Collected data

•••

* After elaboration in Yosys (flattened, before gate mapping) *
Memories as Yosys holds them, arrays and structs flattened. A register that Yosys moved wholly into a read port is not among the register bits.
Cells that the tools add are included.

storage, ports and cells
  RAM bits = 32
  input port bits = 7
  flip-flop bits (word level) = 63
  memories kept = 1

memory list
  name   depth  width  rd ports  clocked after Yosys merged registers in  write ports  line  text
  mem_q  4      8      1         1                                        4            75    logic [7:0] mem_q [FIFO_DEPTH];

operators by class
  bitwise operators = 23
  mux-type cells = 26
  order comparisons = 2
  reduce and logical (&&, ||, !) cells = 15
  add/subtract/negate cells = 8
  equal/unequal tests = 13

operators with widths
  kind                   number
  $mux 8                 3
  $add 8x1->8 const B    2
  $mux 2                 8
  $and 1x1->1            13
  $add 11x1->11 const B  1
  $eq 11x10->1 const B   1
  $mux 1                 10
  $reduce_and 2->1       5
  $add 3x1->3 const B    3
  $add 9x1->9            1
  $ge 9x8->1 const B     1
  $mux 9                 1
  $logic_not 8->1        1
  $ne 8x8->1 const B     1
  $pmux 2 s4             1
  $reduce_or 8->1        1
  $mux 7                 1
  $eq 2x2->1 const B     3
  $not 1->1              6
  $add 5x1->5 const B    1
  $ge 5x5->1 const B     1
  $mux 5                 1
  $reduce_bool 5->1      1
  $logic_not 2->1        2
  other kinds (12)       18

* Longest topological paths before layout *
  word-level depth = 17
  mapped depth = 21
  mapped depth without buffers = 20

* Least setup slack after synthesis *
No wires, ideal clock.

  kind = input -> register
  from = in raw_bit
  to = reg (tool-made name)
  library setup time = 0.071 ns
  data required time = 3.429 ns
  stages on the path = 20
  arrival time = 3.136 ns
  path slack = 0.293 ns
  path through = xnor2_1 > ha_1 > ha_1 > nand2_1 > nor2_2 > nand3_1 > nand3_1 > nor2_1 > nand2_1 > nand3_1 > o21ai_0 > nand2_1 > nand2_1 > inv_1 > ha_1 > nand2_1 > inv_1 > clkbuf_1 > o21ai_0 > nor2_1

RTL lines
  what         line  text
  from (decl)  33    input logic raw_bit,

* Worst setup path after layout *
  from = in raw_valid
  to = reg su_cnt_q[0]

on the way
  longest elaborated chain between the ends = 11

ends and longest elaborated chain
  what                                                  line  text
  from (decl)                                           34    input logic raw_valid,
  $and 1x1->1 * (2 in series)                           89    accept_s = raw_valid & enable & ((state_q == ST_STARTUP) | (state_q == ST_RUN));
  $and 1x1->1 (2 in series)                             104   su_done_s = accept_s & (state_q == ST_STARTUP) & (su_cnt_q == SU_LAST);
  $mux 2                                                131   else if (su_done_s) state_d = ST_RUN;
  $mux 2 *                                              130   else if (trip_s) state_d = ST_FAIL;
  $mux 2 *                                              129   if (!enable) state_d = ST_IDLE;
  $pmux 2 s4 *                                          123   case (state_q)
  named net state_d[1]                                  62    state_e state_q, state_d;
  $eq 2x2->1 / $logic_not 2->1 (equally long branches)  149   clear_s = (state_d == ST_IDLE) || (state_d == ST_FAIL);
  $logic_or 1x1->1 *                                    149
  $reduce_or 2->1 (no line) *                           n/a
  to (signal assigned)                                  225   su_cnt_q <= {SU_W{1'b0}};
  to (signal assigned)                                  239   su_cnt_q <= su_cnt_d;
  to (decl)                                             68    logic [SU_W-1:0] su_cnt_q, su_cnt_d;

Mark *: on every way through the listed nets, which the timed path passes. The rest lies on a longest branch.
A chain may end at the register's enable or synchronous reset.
<file path="src/rtl/led_status_bank.sv">
// led_status_bank: per-channel LED hold timers with blink, retrigger and exclusive-winner arbitration.
module led_status_bank #(
  parameter int NUM_CH = 4,
  parameter int CNT_W  = 4
) (
  input  logic                    clk,
  input  logic                    reset,
  input  logic                    tick_1s,
  input  logic [NUM_CH-1:0]       event_pulse,
  input  logic [NUM_CH*CNT_W-1:0] hold_sec,
  input  logic [NUM_CH-1:0]       blink_mode,
  input  logic                    exclusive,
  output logic [NUM_CH-1:0]       led,
  output logic [NUM_CH-1:0]       active,
  output logic                    any_active
);
  logic [CNT_W-1:0]  cnt_q [NUM_CH];
  logic [CNT_W-1:0]  cnt_d [NUM_CH];
  logic [NUM_CH-1:0] ph_q, ph_d, acc, win;
  always_comb begin
    for (int i = 0; i < NUM_CH; i++) acc[i] = event_pulse[i] && hold_sec[i*CNT_W +: CNT_W] != '0;
    win = acc & (~acc + NUM_CH'(1));
    for (int i = 0; i < NUM_CH; i++) begin
      cnt_d[i] = cnt_q[i];
      ph_d[i]  = ph_q[i];
      if (acc[i] && (!exclusive || win[i])) begin
        cnt_d[i] = hold_sec[i*CNT_W +: CNT_W];
        ph_d[i]  = 1'b1;
      end else if (exclusive && |acc) begin
        cnt_d[i] = '0;
        ph_d[i]  = 1'b0;
      end else if (tick_1s && cnt_q[i] != '0) begin
        cnt_d[i] = cnt_q[i] - CNT_W'(1);
        ph_d[i]  = ~ph_q[i];
      end
    end
  end
  always_ff @(posedge clk) begin
    ph_q <= reset ? '0 : ph_d;
    for (int i = 0; i < NUM_CH; i++) cnt_q[i] <= reset ? '0 : cnt_d[i];
  end
  always_comb begin
    for (int i = 0; i < NUM_CH; i++) begin
      active[i] = cnt_q[i] != '0;
      led[i]    = active[i] && (!blink_mode[i] || ph_q[i]);
    end
  end
  assign any_active = |active;
endmodule

</file>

•••

* [Activity]:
Beginning at the top of the data, please return every line until and including the line containing "clocked after Yosys", copied exactly, and nothing past it.

* [Written response]:
* After elaboration in Yosys (flattened, before gate mapping) *
Memories as Yosys holds them, arrays and structs flattened. A register that Yosys moved wholly into a read port is not among the register bits.
Cells that the tools add are included.

storage, ports and cells
  RAM bits = 32
  input port bits = 7
  flip-flop bits (word level) = 63
  memories kept = 1

memory list
  name   depth  width  rd ports  clocked after Yosys merged registers in  write ports  line  text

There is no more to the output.